FareShare Midlands is launching an innovative new meal production project in the commercial kitchen at Loxley House, Nottingham City Council’s HQ.

In partnership with Nottingham Catering at the City Council, FareShare UK and Sainsbury’s, it will produce meals to be delivered directly to local charitable and not-for-profit organisations who are tackling hunger, poverty and the escalating effects of the cost of living crisis.

FareShare Midlands, the region’s largest food redistribution charity, says that currently 22,500 children are living in poverty in Nottingham City, a number that grows to 58,000 across the whole county.

FareShare Midlands chief executive Simone Connolly says: “Meal production is another way for us to unlock even more surplus food from the food industry.

“It brings greater flexibility in terms of shelf life and usability, as cooked meals and ingredients can be frozen and stored for later use.

“Local community organisations and charities will be able to offer these meals to vulnerable families in need - whether as part of a community pantry offering, community café service or holiday activity programme.

“We would also love to see new social eating activities launched, to help people fight the isolation and loneliness that grew during the Covid-19 pandemic.
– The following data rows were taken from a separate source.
File: config.mk
export PLATFORM = sky130hd
export DESIGN_NAME = static_zone_seq
export DESIGN_NICKNAME = d
export VERILOG_FILES = /design/src/rtl/szs_pkg.sv /design/src/rtl/szs_cfg_regs.sv /design/src/rtl/szs_seq.sv /design/src/rtl/static_zone_seq.sv
export SDC_FILE = /design/constraint.sdc
export NUM_CORES = 1
export LEC_CHECK = 0
export BUFFER_PORTS_ARGS = -buffer_cell sky130_fd_sc_hd__buf_2
export CAP_MARGIN = 20
export CORE_MARGIN = 4
export CORE_UTILIZATION = 48
export CTS_CLUSTER_SIZE = 30
export DETAILED_ROUTE_END_ITERATION = 7
export PLACE_DENSITY = 0.85
export SLEW_MARGIN = 10
export SYNTH_ARGS = -nofsm -noshare
export SYNTH_HDL_FRONTEND = slang
export SYNTH_HIERARCHICAL = 1
export SYNTH_SLANG_ARGS = --single-unit
File: constraint.sdc
create_clock -name clk_i -period 1.75 [get_ports clk_i]
set_input_delay 0.0875 -clock clk_i [delete_from_list [all_inputs] [get_ports clk_i]]
set_output_delay 0.0875 -clock clk_i [all_outputs]
set_load 0.01 [all_outputs]
File: src/rtl/szs_pkg.sv
package szs_pkg;
  localparam int REG_W    = 16;
  localparam int CFG_BITS = 11;
  localparam logic [CFG_BITS-1:0] CFG_RST = 11'h69F;

  typedef struct packed {
    logic       post_idle;
    logic       pre_idle;
    logic       fast_rd;
    logic       width16;
    logic       burst_wait;
    logic       burst_en;
    logic [1:0] hold_n;
    logic [2:0] wait_n;
  } zcfg_t;

  typedef enum logic [2:0] {
    PH_IDLE     = 3'd0,
    PH_GAP_POST = 3'd1,
    PH_GAP_PRE  = 3'd2,
    PH_ADDR     = 3'd3,
    PH_WAIT     = 3'd4,
    PH_DATA     = 3'd5,
    PH_HOLD     = 3'd6,
    PH_FAST     = 3'd7
  } phase_t;
endpackage

File: src/rtl/szs_cfg_regs.sv
module szs_cfg_regs
  import szs_pkg::*;
#(
  parameter int NUM_ZONES = 2,
  parameter int ZW        = 1
) (
  input  logic                        clk_i,
  input  logic                        rst_ni,
  input  logic                        we_i,
  input  logic [ZW-1:0]               sel_i,
  input  logic [REG_W-1:0]            wdata_i,
  output zcfg_t [NUM_ZONES-1:0]       cfg_o,
  output logic [REG_W-1:0]            rdata_o
);
  logic [REG_W-CFG_BITS-1:0] unused_wdata;
  assign unused_wdata = wdata_i[REG_W-1:CFG_BITS];

  for (genvar z = 0; z < NUM_ZONES; z++) begin : g_zone
    zcfg_t cfg_q;
    always_ff @(posedge clk_i or negedge rst_ni) begin
      if (!rst_ni)                          cfg_q <= zcfg_t'(CFG_RST);
      else if (we_i && sel_i == ZW'(z))     cfg_q <= zcfg_t'(wdata_i[CFG_BITS-1:0]);
    end
    assign cfg_o[z] = cfg_q;
  end

  // reserved upper bits are not stored and read as zero
  assign rdata_o = {{(REG_W-CFG_BITS){1'b0}}, cfg_o[sel_i]};
endmodule

File: src/rtl/szs_seq.sv
module szs_seq
  import szs_pkg::*;
#(
  parameter int                    NUM_ZONES   = 2,
  parameter int                    ZW          = 1,
  parameter int                    AW          = 16,
  parameter logic [NUM_ZONES-1:0]  ONCHIP_MASK = 1
) (
  input  logic                  clk_i,
  input  logic                  rst_ni,
  input  zcfg_t [NUM_ZONES-1:0] cfg_i,
  input  logic                  req_i,
  input  logic [ZW-1:0]         req_zone_i,
  input  logic [AW-1:0]         req_addr_i,
  input  logic                  req_we_i,
  input  logic                  req_wide_i,
  output logic                  ready_o,
  output logic [NUM_ZONES-1:0]  cs_o,
  output logic                  rd_o,
  output logic                  wr_o,
  output logic [AW-1:0]         addr_o,
  output logic                  lane_o,
  output logic [2:0]            phase_o,
  output logic                  done_o
);
  phase_t st_q, st_d;
  logic [2:0] cnt_q, cnt_d;
  logic       lane_q, lane_d;

  logic [2:0]    wait_q;
  logic [1:0]    hold_q;
  logic          bwait_q, fast_q, we_q, split_q, burst_q, pre_q;
  logic [ZW-1:0] zone_q;
  logic [AW-1:0] addr_q;

  logic          prev_v_q, prev_post_q;
  logic [ZW-1:0] prev_zone_q;

  zcfg_t  nc;
  logic   acc, chg, new_off, post_need, pre_need, new_split;
  phase_t start_new, start_q;

  assign nc        = cfg_i[req_zone_i];
  assign acc       = req_i && (st_q == PH_IDLE);
  assign new_off   = !ONCHIP_MASK[req_zone_i];
  assign chg       = prev_v_q && (req_zone_i != prev_zone_q);
  assign post_need = chg && prev_post_q;
  assign pre_need  = chg && new_off && nc.pre_idle;
  assign new_split = req_wide_i && !nc.width16;
  assign start_new = (nc.fast_rd && !req_we_i) ? PH_FAST : PH_ADDR;
  assign start_q   = (fast_q && !we_q) ? PH_FAST : PH_ADDR;

  always_ff @(posedge clk_i or negedge rst_ni) begin
    if (!rst_ni) begin
      st_q        <= PH_IDLE;
      cnt_q       <= '0;
      lane_q      <= 1'b0;
      wait_q      <= '0;
      hold_q      <= '0;
      bwait_q     <= 1'b0;
      fast_q      <= 1'b0;
      we_q        <= 1'b0;
      split_q     <= 1'b0;
      burst_q     <= 1'b0;
      pre_q       <= 1'b0;
      zone_q      <= '0;
      addr_q      <= '0;
      prev_v_q    <= 1'b0;
      prev_post_q <= 1'b0;
      prev_zone_q <= '0;
    end else begin
      st_q   <= st_d;
      cnt_q  <= cnt_d;
      lane_q <= lane_d;
      if (acc) begin
        wait_q      <= nc.wait_n;
        hold_q      <= nc.hold_n;
        bwait_q     <= nc.burst_wait;
        fast_q      <= nc.fast_rd;
        we_q        <= req_we_i;
        split_q     <= new_split;
        burst_q     <= new_split && !req_we_i && nc.burst_en && !nc.fast_rd;
        pre_q       <= pre_need;
        zone_q      <= req_zone_i;
        addr_q      <= req_addr_i;
        prev_v_q    <= 1'b1;
        prev_zone_q <= req_zone_i;
        prev_post_q <= new_off && nc.post_idle;
      end
    end
  end

  always_comb begin
    st_d   = st_q;
    cnt_d  = cnt_q;
    lane_d = lane_q;
    unique case (st_q)
      PH_IDLE: if (acc) begin
        lane_d = 1'b0;
        if (post_need)     st_d = PH_GAP_POST;
        else if (pre_need) st_d = PH_GAP_PRE;
        else               st_d = start_new;
      end
      PH_GAP_POST: st_d = pre_q ? PH_GAP_PRE : start_q;
      PH_GAP_PRE:  st_d = start_q;
      PH_ADDR: begin
        if (wait_q != '0) begin st_d = PH_WAIT; cnt_d = wait_q; end
        else                    st_d = PH_DATA;
      end
      PH_WAIT: begin
        if (cnt_q <= 3'd1) st_d = PH_DATA;
        else               cnt_d = cnt_q - 3'd1;
      end
      PH_DATA: begin
        if (burst_q && !lane_q) begin
          lane_d = 1'b1;
          if (bwait_q) begin st_d = PH_WAIT; cnt_d = 3'd1; end
        end else if (hold_q != '0) begin
          st_d  = PH_HOLD;
          cnt_d = {1'b0, hold_q};
        end else if (split_q && !lane_q) begin
          lane_d = 1'b1;
          st_d   = PH_ADDR;
        end else begin
          st_d = PH_IDLE;
        end
      end
      PH_HOLD: begin
        if (cnt_q <= 3'd1) begin
          if (split_q && !lane_q) begin lane_d = 1'b1; st_d = PH_ADDR; end
          else                          st_d = PH_IDLE;
        end else begin
          cnt_d = cnt_q - 3'd1;
        end
      end
      PH_FAST: begin
        if (split_q && !lane_q) lane_d = 1'b1;
        else                    st_d = PH_IDLE;
      end
      default: st_d = PH_IDLE;
    endcase
  end

  logic in_bus, strobe, final_beat;
  assign in_bus     = (st_q != PH_IDLE) && (st_q != PH_GAP_POST) && (st_q != PH_GAP_PRE);
  assign strobe     = (st_q == PH_ADDR) || (st_q == PH_WAIT) || (st_q == PH_DATA) || (st_q == PH_FAST);
  assign final_beat = !split_q || lane_q;

  assign ready_o = (st_q == PH_IDLE);
  assign cs_o    = in_bus ? (NUM_ZONES'(1) << zone_q) : '0;
  assign rd_o    = strobe && !we_q;
  assign wr_o    = strobe && we_q;
  assign lane_o  = lane_q;
  assign addr_o  = split_q ? {addr_q[AW-1:1], lane_q} : addr_q;
  assign phase_o = st_q;
  assign done_o  = ((st_q == PH_DATA) || (st_q == PH_FAST)) && final_beat;
endmodule

File: src/rtl/static_zone_seq.sv
module static_zone_seq
  import szs_pkg::*;
#(
  parameter int                    NUM_ZONES   = 2,
  parameter int                    AW          = 16,
  parameter logic [NUM_ZONES-1:0]  ONCHIP_MASK = 1,
  localparam int                   ZW          = (NUM_ZONES > 1) ? $clog2(NUM_ZONES) : 1
) (
  input  logic                 clk_i,
  input  logic                 rst_ni,
  input  logic                 cfg_we_i,
  input  logic [ZW-1:0]        cfg_sel_i,
  input  logic [15:0]          cfg_wdata_i,
  output logic [15:0]          cfg_rdata_o,
  input  logic                 req_i,
  input  logic [ZW-1:0]        req_zone_i,
  input  logic [AW-1:0]        req_addr_i,
  input  logic                 req_we_i,
  input  logic                 req_wide_i,
  output logic                 ready_o,
  output logic [NUM_ZONES-1:0] cs_o,
  output logic                 rd_o,
  output logic                 wr_o,
  output logic [AW-1:0]        addr_o,
  output logic                 lane_o,
  output logic [2:0]           phase_o,
  output logic                 done_o
);
  zcfg_t [NUM_ZONES-1:0] cfg;

  szs_cfg_regs #(.NUM_ZONES(NUM_ZONES), .ZW(ZW)) u_regs (
    .clk_i   (clk_i),
    .rst_ni  (rst_ni),
    .we_i    (cfg_we_i),
    .sel_i   (cfg_sel_i),
    .wdata_i (cfg_wdata_i),
    .cfg_o   (cfg),
    .rdata_o (cfg_rdata_o)
  );

  szs_seq #(.NUM_ZONES(NUM_ZONES), .ZW(ZW), .AW(AW), .ONCHIP_MASK(ONCHIP_MASK)) u_seq (
    .clk_i      (clk_i),
    .rst_ni     (rst_ni),
    .cfg_i      (cfg),
    .req_i      (req_i),
    .req_zone_i (req_zone_i),
    .req_addr_i (req_addr_i),
    .req_we_i   (req_we_i),
    .req_wide_i (req_wide_i),
    .ready_o    (ready_o),
    .cs_o       (cs_o),
    .rd_o       (rd_o),
    .wr_o       (wr_o),
    .addr_o     (addr_o),
    .lane_o     (lane_o),
    .phase_o    (phase_o),
    .done_o     (done_o)
  );
endmodule

==> implementation parameters, run 1 <==
Parameter                              Value

Synth
  Number of warnings reported in the yosys synthesis log    6
  Yosys reg bits    59
  Number of enable flip-flop cells after synthesis    0
  Ys flop type    sky130_fd_sc_hd__dfrtp_1
  Syn Std Cell Area    3180 µm²
  Cell count after synthesis    303
  Average instance area after synthesis    10.5 µm²
  Fraction of the yosys area taken by sequential cells    0.471
  Post-synthesis async set-or-reset flop share    1.00
  Post-synthesis cell type count    53

Floorplanning
  Horizontal die dimension    89.4 µm
  Boundary Pins    82
  Number of cell rows    29
  DIE AREA    7990 µm²
  Die extent in y    89.4 µm
  Effective utilization at floorplan    0.498
  Core footprint    6390 µm²

Clocking
  Deepest clock path buffer count    2
  CTS tree    yes
  Number of buffers inserted during clock tree synthesis    9
  Clock tree sinks    59
  Clock Pin Slew Worst Setup and Hold Paths    60 ps
  Number of H-tree levels    3
  Clock Latency Late Sink    330 ps
  Clock root buffer    sky130_fd_sc_hd__clkbuf_8

Placed design
  Number of I/O port buffers    71
  Hpwl dp    5.13 mm
  Instance area at placement    3600 µm²
  Final weighted congestion of routability-driven global placement    0.913
  # placed instances    443
  Pre-CTS WS    -25.0 ps

Timing
  Final number of setup-violating endpoints    0
  Accumulated negative setup slack    0 ps
  Final Worst Setup Slack    15.6 ps
  Actual slew at the worst max-slew pin    498 ps
  Setup Skew    4.27 ps
  Worst slew margin relative to its limit    0.663
  Max Slew Vio Count    0
  Final critical path time including I/O delays and setup    1730 ps
  Count of endpoints failing hold in the final timing report    0
  Worst hold slack    36.8 ps
  Setup repair after global routing missed its margin    yes
  Maximum clock frequency    577 MHz
  Tcrit/Tclk final    0.991

Finish
  Layout overhead on the synthesized area    30.0%
  Multi-input combinational cell area    1440 µm²
  Finished Core Util    0.647
  Final #Nets    452
  Post-layout instance count excluding filler cells    492
  Seq. cell area    1500 µm²
  Filler Cells Inserted    514
  Antenna cells    0
  Most frequent cells in the layout    sky130_fd_sc_hd__nand2_1 (75), sky130_fd_sc_hd__buf_2 (71), sky130_fd_sc_hd__dfrtp_1 (41)
  Final Instance Area    4130 µm²
  Proportion of layout cells with a drive suffix above 1    0.417
  Most common library cell in the layout ignoring fill and taps    sky130_fd_sc_hd__nand2_1

Pwr
  Net switching power figure    2.27 mW
  Switching Fraction    0.361
  Int Pwr    4.02 mW
  Cell area power density    1520 nW/µm²
  Power, Total    6.29 mW
  Maximum VDD drop    0.875 mV
  Comb power frac    0.445
  Flop pwr share    0.359
  Leakage    2.05 nW
  Part of the power in the clock network    0.196

Route
  Avg Vias per Cell    5.11
  Drt wl/cell    14.9 µm
  DRC violations left    0
  Overall routed net length    7.32 mm
  DR pass1 iterations    4
  Initial DRC count    169
  Number of antenna-violating nets in the routed design    0
  Total via count in the routed design    2512

Flow run
  Number of max-capacitance violations reported    0

Global routing
  Global route total overflow    0
  First-pass GRT wire length    11.9 mm
  Pin count of the biggest net entering global routing    45
  Initial antenna violation count    0
  Vias in the first global route    2513
  Global Route Usage Sum    0.194

Worst setup path
  Cell Chain, Critical Path    buf_6 -> a21bo_2 -> o21a_1 -> or4_4 -> mux2i_1
  Worst Path Required    1990 ps
  Type of destination of the critical path    flop
  Largest fanout on the critical path    5
  Data arrival time of the worst path    1970 ps
  Kind of start point of the critical path    flop
  Slowest stage delay, CP    550 ps
  Path type of the worst setup path    flop to flop
  Standard cell with the maximum stage delay on the critical path    sky130_fd_sc_hd__or4_4

Min path
  Class of the tightest hold or removal check    input port to flop

Outcome
  Run status    finished clean
Yosys cell counts, types with 3 or more instances:
cell type / instances / share of area
sky130_fd_sc_hd__o21ai_0: 9 / 0.014
sky130_fd_sc_hd__o21ai_1: 3 / 0.0047
sky130_fd_sc_hd__dfrtp_1: 43 / 0.34
sky130_fd_sc_hd__clkbuf_1: 9 / 0.011
sky130_fd_sc_hd__nand2b_1: 5 / 0.0098
sky130_fd_sc_hd__mux2_2: 15 / 0.053
sky130_fd_sc_hd__mux2_4: 20 / 0.094
sky130_fd_sc_hd__a21oi_1: 8 / 0.013
sky130_fd_sc_hd__dfstp_2: 16 / 0.13
sky130_fd_sc_hd__mux2i_1: 9 / 0.028
sky130_fd_sc_hd__nor2_1: 9 / 0.011
sky130_fd_sc_hd__nor3_1: 3 / 0.0047
sky130_fd_sc_hd__nand2_1: 75 / 0.089
sky130_fd_sc_hd__nor2b_1: 3 / 0.0059
sky130_fd_sc_hd__inv_1: 7 / 0.0083
sky130_fd_sc_hd__buf_4: 22 / 0.052
sky130_fd_sc_hd__buf_6: 3 / 0.011
area by class of cell:
| class | instances | area share |
|---|---|---|
| Multi-Input combinational cell | 206 | 0.348 |
| Timing Repair Buffer | 126 | 0.211 |
| Sequential cell | 59 | 0.363 |
| Clock buffer | 14 | 0.0394 |
| Clock inverter | 2 | 0.00848 |
| Tap cell | 77 | 0.0233 |
| Inverter | 8 | 0.00727 |
worst max-delay path, delay by kind of cell (launching register included):
kind / cells / cell delay [ps]
buf+inv: 1 / 140
simple gates: 1 / 550
compound gates: 2 / 320
flops: 1 / 440
mux: 1 / 190
flip-flops by register name, summed over array words and instances, names as in the netlist:
register / flops
u_regs/cfg_o: 22
u_seq/addr_q: 16
u_seq/burst_q: 1
u_seq/bwait_q: 1
u_seq/cnt_q: 3
u_seq/fast_q: 1
u_seq/hold_q: 2
u_seq/lane_o: 1
u_seq/phase_o: 3
u_seq/pre_q: 1
u_seq/prev_post_q: 1
u_seq/prev_v_q: 1
u_seq/prev_zone_q: 1
u_seq/split_q: 1
u_seq/wait_q: 3
u_seq/we_q: 1
power groups by stage:
stage,Clock [mW],Sequential (mW),Combinational (mW)
finish,1.23,2.26,2.80
global route,1.33,2.33,3.11
CTS,1.28,2.27,2.70
detailed placement,0,2.28,2.64
global placement,0,2.25,2.59
floorplan,0,2.19,1.88
timing repair:
action | CTS | global route
setup endpoints to repair | 3 | 5
pin swaps | 0 | 2
hold buffers | 29 | 0
hold endpoints to repair | 51 | 0
buffers inserted | 0 | 4
gates resized for setup | 2 | 4
routing by layer:
metal,GRT usage,vias to the layer above,share of wire
li1,-,1225,-
met1,0.268,1199,0.45
met2,0.304,77,0.48
met3,0.0378,11,0.059
met4,0.0677,0,0.013
met5,0,-,0
cell families (layout without fill, tap and decap cells):
logic type,count (synthesis),count (layout),synth area share
and+or+nand+nor,111,111,0.164
DFF,59,59,0.471
muxes,45,45,0.180
AOI/OAI and AO/OA,42,42,0.0910
buffers and inverters,42,150,0.0827
adders and majority gates,2,2,0.00787
other,1,5,0.00118
xor gates and xnor gates,1,1,0.00276
path summary, 6_finish.rpt:
| check | end | cells after the start | slack, ps | startpoint |
|---|---|---|---|---|
| setup / recovery | u_seq/cnt_q[0]$_DFFE_PN0P_ | 5 | 20 | u_seq/phase_o[0]$_DFFE_PN0P_ |
| hold / removal | u_regs/cfg_o[18]$_DFFE_PN1P_ | 2 | 40 | cfg_wdata_i[7] |
| setup reg to reg | u_seq/cnt_q[0]$_DFFE_PN0P_ | 5 | 20 | u_seq/phase_o[0]$_DFFE_PN0P_ |
| hold reg to reg | u_seq/addr_q[2]$_DFFE_PN0P_ | 2 | 470 | u_seq/addr_q[2]$_DFFE_PN0P_ |
| max in group asynchronous | u_regs/cfg_o[10]$_DFFE_PN1P_ | 3 | 940 | rst_ni |
| min in group asynchronous | u_seq/wait_q[2]$_DFFE_PN0P_ | 2 | 200 | rst_ni |
Power figures use the tool's default switching activity.
==> run 2, diff against run 1 <==
CORE_UTILIZATION = 50   (was 48)
CTS_BUF_LIST = sky130_fd_sc_hd__clkbuf_4 sky130_fd_sc_hd__clkbuf_8   (was unset)
PLACE_DENSITY = 0.88   (was 0.85)
==> run 2 against run 1 <==
Effect of this change: cell area down 2.3%; clock power down 8%; via count up 0.96%; worst setup slack better by 32 ps; die area down 3.6%; first-iteration DRC count down 15%; power down 3.0%; critical path depth unchanged; critical path type is now flop to primary output; largest cell class unchanged.
==> implementation parameters, run 2 (synthesized netlist as in run 1, its figures left out) <==
Parameter                              Value

Route
  Overall routed net length    7.48 mm
  DRC violations left    0
  DR pass1 iterations    4
  Number of antenna-violating nets in the routed design    0
  Drt wl/cell    15.5 µm
  Avg Vias per Cell    5.26
  Total via count in the routed design    2536
  Initial DRC count    143

Worst setup path
  Kind of start point of the critical path    flop
  Path type of the worst setup path    flop to primary output
  Data arrival time of the worst path    1610 ps
  Largest fanout on the critical path    6
  Type of destination of the critical path    primary output
  Worst Path Required    1660 ps
  Slack of the worst reg-to-reg path    50 ps

Timing
  Count of endpoints failing hold in the final timing report    0
  Accumulated negative setup slack    0 ps
  Worst hold slack    23.7 ps
  Final critical path time including I/O delays and setup    1700 ps
  Tcrit/Tclk final    0.973
  Maximum clock frequency    587 MHz
  Final Worst Setup Slack    47.6 ps
  Setup repair after global routing missed its margin    yes
  Max Slew Vio Count    0
  Setup Skew    10.2 ps
  Final number of setup-violating endpoints    0

Floorplanning
  Number of cell rows    28
  Boundary Pins    82
  Core footprint    6060 µm²
  Die extent in y    87.7 µm
  DIE AREA    7700 µm²
  Horizontal die dimension    87.7 µm
  Effective utilization at floorplan    0.524

Finish
  Post-layout instance count excluding filler cells    482
  Antenna cells    0
  Final #Nets    444
  Proportion of layout cells with a drive suffix above 1    0.425
  Final Instance Area    4030 µm²
  Layout overhead on the synthesized area    26.9%
  Flip-flop count of the largest register after layout    22
  Most common library cell in the layout ignoring fill and taps    sky130_fd_sc_hd__nand2_1
  Filler Cells Inserted    469
  Most frequent cells in the layout    sky130_fd_sc_hd__nand2_1 (75), sky130_fd_sc_hd__buf_2 (71), sky130_fd_sc_hd__dfrtp_1 (40)
  Finished Core Util    0.666

Placed design
  Pre-CTS WS    -22.1 ps
  Number of I/O port buffers    71
  Instance area at placement    3560 µm²
  Hpwl dp    5.24 mm
  # placed instances    437
  Final weighted congestion of routability-driven global placement    0.943

Pwr
  Cell area power density    1510 nW/µm²
  Maximum VDD drop    0.904 mV
  Power, Total    6.11 mW
  Leakage    2.01 nW

Clocking
  Clock Pin Slew Worst Setup and Hold Paths    70 ps
  Number of H-tree levels    3
  Deepest clock path buffer count    2
  CTS tree    yes
  Clock Latency Late Sink    330 ps
  Number of buffers inserted during clock tree synthesis    9
  Clock root buffer    sky130_fd_sc_hd__clkbuf_8
  Clock tree sinks    59

Global routing
  Global Route Usage Sum    0.209
  Initial antenna violation count    0
  Pin count of the biggest net entering global routing    47
  Global route total overflow    0
  Vias in the first global route    2567
  First-pass GRT wire length    12.4 mm

Min path
  Class of the tightest hold or removal check    input port to flop

Outcome
  Run status    finished clean

Flow run
  Number of max-capacitance violations reported    0
[run 2: cell types whose count changed in the layout (fill, tap and decap cells not counted), sizes merged]
cell / change
buf: -5
bufinv: -1
dlygate4sd3: -3
clkinv: +1
[run 2: cell type report]
class / count / area, µm² / share of cell area
Timing Repair Buffer: 118 / 786 / 0.195
Inverter: 8 / 30.0 / 0.00744
Multi-Input combinational cell: 206 / 1440 / 0.357
Clock buffer: 14 / 174 / 0.0431
Clock inverter: 2 / 10.0 / 0.00248
Sequential cell: 59 / 1500 / 0.372
Tap cell: 75 / 93.8 / 0.0233
[run 2: routing by layer]
layer / share of wire / routed length, µm / GRT usage / vias to the layer above
li1: - / - / - / 1215
met1: 0.44 / 3290 / 0.279 / 1218
met2: 0.48 / 3620 / 0.336 / 96
met3: 0.067 / 504 / 0.0574 / 7
met4: 0.0095 / 71 / 0.0600 / 0
met5: 0 / 0 / 0 / -
[run 2: final timing paths]
kind | cells past startpoint | to | startpoint
max | 5 | wr_o | u_seq/phase_o[1]$_DFFE_PN0P_
min | 2 | u_regs/cfg_o[14]$_DFFE_PN1P_ | cfg_wdata_i[3]
max reg2reg | 5 | u_seq/phase_o[2]$_DFFE_PN0P_ | u_seq/phase_o[0]$_DFFE_PN0P_
min reg2reg | 2 | u_seq/addr_q[1]$_DFFE_PN0P_ | u_seq/addr_q[1]$_DFFE_PN0P_
max in group asynchronous | 3 | u_regs/cfg_o[0]$_DFFE_PN1P_ | rst_ni
min in group asynchronous | 2 | u_seq/addr_q[7]$_DFFE_PN0P_ | rst_ni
We are hopeful that these meals will play a role in improvements in community health, wellbeing and social cohesion.

“The production of nutritious meals will further grow and diversify the range of surplus food that FareShare Midlands can accept, while reducing its detrimental impact on the environment when it is unnecessarily wasted.”

In full production, the kitchen team will prepare, process and cook enough surplus foods to provide 13,000 meals per month. Surplus foods saved and utilised by the team will equate to 5,460kg a month. Two chefs and a team of volunteers will use their culinary creativity to devise healthy meals with the ingredients that come in.